Information shown Block Start

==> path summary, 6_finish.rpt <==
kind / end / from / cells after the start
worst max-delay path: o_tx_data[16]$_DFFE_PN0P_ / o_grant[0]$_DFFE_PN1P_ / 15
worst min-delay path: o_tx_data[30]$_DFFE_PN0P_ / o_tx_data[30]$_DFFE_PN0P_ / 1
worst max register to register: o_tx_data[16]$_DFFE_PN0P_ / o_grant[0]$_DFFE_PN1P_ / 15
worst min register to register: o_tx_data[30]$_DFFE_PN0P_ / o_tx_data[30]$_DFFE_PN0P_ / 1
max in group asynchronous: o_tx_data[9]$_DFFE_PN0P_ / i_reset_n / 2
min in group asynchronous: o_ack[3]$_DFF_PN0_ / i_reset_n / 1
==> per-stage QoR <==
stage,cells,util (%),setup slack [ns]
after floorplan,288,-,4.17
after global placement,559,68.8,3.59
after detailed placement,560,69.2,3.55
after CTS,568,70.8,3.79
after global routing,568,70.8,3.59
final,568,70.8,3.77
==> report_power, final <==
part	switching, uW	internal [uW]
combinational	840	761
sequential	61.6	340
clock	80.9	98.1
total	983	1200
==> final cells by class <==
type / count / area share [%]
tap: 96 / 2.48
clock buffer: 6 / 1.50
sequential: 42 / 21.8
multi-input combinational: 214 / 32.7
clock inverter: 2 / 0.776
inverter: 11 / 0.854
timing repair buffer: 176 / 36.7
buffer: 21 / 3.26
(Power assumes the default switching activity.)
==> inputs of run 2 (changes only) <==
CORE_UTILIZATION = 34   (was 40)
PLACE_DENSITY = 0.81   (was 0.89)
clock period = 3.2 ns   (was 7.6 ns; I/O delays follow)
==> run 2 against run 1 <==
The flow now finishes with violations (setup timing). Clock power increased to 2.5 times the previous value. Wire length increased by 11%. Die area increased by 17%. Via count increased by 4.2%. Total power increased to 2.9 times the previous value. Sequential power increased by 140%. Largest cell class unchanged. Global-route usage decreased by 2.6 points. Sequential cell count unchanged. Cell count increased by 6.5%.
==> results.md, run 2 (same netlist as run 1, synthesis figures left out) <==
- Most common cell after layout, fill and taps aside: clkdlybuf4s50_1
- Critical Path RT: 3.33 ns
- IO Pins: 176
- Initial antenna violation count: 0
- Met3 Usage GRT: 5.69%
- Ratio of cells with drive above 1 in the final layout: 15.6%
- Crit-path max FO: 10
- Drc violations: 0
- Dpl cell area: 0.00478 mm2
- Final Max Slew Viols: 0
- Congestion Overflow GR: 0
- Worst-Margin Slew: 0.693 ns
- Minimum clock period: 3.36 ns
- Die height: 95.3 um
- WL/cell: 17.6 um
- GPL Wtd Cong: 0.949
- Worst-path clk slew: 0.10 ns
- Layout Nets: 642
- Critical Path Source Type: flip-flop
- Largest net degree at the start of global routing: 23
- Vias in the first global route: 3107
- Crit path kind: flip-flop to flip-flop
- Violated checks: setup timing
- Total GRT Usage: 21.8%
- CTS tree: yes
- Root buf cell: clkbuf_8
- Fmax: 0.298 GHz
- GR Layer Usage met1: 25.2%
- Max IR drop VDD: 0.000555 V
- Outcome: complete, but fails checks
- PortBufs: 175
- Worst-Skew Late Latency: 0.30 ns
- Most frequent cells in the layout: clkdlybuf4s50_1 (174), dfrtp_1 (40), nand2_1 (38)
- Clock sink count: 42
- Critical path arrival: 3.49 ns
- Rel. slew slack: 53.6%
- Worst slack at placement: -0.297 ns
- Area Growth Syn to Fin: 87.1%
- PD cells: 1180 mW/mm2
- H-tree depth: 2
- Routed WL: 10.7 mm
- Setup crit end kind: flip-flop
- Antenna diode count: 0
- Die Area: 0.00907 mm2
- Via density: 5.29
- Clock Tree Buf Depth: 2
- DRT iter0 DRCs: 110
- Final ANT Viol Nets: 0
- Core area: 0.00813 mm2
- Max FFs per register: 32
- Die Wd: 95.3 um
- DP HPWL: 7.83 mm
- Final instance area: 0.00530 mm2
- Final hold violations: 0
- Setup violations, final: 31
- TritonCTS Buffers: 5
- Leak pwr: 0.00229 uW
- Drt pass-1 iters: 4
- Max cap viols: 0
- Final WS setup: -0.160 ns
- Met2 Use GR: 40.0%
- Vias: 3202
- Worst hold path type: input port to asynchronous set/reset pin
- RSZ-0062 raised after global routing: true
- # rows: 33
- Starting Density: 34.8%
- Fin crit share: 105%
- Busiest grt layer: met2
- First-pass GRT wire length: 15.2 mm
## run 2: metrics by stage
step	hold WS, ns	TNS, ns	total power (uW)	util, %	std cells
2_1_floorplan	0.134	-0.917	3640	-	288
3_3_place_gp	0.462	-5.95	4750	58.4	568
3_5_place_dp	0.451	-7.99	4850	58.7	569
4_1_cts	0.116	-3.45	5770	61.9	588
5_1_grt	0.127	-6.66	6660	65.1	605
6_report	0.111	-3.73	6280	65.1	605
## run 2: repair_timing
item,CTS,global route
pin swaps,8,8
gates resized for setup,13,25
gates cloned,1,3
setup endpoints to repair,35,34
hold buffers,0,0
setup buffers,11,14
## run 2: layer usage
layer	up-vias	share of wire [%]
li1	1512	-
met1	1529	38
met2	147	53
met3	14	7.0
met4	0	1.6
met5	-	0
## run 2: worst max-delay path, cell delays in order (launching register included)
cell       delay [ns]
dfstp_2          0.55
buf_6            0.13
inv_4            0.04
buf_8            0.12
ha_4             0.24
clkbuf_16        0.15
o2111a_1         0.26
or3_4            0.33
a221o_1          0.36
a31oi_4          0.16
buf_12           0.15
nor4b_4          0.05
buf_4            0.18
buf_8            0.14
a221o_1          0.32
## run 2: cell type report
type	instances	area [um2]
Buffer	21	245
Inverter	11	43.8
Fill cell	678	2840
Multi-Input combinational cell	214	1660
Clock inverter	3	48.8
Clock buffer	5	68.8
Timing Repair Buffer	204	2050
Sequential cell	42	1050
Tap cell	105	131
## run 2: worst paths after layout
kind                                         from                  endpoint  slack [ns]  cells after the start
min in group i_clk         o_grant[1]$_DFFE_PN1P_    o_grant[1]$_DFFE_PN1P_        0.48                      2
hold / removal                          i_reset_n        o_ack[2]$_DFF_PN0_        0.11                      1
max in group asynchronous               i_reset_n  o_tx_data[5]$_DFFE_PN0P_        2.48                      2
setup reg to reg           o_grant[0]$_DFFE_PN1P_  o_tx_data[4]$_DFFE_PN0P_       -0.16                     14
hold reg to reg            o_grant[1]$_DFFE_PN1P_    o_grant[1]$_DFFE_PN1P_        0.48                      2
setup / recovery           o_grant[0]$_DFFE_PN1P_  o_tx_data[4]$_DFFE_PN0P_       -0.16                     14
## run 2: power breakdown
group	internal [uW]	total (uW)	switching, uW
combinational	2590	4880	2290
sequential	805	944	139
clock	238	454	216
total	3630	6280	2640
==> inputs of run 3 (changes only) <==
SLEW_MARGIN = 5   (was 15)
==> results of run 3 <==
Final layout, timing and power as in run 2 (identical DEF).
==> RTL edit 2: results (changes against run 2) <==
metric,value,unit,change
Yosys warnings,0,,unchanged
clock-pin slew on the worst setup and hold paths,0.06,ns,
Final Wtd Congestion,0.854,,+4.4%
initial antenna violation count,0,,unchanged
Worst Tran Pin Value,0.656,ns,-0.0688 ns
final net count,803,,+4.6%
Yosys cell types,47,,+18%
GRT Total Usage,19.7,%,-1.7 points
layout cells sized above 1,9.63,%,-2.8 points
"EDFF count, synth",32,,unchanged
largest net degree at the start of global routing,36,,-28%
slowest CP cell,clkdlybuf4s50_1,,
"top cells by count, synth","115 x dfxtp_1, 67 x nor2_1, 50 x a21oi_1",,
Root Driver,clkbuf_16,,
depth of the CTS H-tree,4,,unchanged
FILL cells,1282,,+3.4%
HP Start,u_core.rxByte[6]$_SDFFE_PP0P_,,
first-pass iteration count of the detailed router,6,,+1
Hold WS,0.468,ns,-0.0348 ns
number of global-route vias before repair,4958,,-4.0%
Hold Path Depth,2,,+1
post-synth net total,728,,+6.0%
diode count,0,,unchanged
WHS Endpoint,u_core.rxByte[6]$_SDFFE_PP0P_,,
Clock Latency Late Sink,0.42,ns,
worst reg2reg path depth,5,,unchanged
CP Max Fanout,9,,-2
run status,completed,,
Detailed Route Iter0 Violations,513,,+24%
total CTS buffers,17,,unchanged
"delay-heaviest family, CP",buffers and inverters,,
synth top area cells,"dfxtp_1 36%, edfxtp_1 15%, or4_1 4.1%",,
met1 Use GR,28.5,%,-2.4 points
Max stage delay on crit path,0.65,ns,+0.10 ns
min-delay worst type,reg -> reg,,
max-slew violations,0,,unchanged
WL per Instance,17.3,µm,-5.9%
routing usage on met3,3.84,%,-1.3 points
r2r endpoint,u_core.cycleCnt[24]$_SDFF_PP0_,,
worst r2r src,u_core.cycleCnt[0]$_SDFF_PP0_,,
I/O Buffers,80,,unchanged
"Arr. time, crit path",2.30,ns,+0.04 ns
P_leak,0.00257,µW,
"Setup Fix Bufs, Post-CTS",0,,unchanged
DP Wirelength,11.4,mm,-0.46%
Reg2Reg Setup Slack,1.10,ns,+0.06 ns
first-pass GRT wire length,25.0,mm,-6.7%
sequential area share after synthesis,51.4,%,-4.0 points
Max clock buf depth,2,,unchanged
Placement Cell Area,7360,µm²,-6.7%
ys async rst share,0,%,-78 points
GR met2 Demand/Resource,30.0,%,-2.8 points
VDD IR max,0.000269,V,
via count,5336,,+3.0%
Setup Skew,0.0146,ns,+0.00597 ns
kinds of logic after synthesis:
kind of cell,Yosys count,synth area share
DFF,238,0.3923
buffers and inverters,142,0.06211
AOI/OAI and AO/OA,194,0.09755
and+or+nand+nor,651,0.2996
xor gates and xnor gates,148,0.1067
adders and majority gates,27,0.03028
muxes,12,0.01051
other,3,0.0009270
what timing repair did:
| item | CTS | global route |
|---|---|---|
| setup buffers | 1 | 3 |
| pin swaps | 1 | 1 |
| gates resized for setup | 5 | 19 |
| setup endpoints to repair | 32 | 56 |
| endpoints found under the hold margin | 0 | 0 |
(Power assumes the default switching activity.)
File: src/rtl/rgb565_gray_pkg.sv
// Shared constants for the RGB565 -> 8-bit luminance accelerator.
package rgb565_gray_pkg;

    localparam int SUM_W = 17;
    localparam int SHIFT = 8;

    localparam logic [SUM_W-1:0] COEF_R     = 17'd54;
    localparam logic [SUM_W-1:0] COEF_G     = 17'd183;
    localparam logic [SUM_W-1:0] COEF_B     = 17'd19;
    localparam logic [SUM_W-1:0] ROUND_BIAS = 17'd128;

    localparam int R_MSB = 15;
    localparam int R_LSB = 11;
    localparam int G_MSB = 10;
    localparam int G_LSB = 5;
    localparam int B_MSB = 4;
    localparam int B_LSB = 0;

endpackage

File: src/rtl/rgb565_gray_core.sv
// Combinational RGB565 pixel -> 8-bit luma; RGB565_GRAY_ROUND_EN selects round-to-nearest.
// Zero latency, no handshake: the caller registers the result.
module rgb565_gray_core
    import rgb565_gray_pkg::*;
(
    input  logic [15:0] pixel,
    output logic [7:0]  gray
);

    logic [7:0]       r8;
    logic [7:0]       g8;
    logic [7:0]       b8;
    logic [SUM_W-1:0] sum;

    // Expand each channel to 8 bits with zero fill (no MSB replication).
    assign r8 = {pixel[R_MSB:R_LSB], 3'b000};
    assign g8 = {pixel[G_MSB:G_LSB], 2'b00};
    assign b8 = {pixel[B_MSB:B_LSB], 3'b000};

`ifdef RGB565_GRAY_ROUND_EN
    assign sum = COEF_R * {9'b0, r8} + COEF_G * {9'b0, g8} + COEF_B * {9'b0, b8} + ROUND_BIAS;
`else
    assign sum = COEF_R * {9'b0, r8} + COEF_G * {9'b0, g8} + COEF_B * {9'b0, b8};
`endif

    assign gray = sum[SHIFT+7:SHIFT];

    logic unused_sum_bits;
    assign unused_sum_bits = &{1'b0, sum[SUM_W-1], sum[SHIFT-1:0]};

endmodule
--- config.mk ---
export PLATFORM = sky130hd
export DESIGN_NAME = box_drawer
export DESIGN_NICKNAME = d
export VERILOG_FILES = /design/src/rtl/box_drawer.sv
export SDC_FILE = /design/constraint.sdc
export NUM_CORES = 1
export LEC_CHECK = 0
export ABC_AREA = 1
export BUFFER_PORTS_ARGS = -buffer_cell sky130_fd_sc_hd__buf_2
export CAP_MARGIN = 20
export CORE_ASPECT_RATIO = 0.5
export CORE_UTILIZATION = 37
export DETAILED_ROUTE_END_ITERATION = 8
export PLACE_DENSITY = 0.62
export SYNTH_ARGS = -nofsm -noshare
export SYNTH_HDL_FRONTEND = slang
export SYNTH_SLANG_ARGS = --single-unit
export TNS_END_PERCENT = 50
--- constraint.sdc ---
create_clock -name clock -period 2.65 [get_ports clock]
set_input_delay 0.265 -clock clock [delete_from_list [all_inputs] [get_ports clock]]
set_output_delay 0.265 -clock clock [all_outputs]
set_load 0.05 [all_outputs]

Information shown Block End

* **Problem requirements**: Scan the records for the word "Critical", and copy each line where it is found.

* **Worked solution**:
- Critical Path RT: 3.33 ns
- Critical Path Source Type: flip-flop
- Critical path arrival: 3.49 ns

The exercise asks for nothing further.